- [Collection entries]
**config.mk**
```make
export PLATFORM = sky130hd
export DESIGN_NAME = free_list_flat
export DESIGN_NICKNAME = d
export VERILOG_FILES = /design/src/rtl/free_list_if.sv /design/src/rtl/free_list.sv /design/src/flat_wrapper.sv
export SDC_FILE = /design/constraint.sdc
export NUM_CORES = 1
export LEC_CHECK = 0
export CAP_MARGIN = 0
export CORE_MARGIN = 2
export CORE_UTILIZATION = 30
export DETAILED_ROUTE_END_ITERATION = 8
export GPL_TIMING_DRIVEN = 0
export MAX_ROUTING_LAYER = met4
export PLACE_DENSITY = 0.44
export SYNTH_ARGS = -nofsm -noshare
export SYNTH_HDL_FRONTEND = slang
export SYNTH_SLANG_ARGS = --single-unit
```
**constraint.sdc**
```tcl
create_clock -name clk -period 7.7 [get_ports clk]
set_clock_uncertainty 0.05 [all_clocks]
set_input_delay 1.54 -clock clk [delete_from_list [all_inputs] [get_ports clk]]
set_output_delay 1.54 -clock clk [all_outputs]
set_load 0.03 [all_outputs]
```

- [Aim of the task]
Looking at the records above, how many lines include "constraint"? Please give the number and nothing more.

- [Written response]
2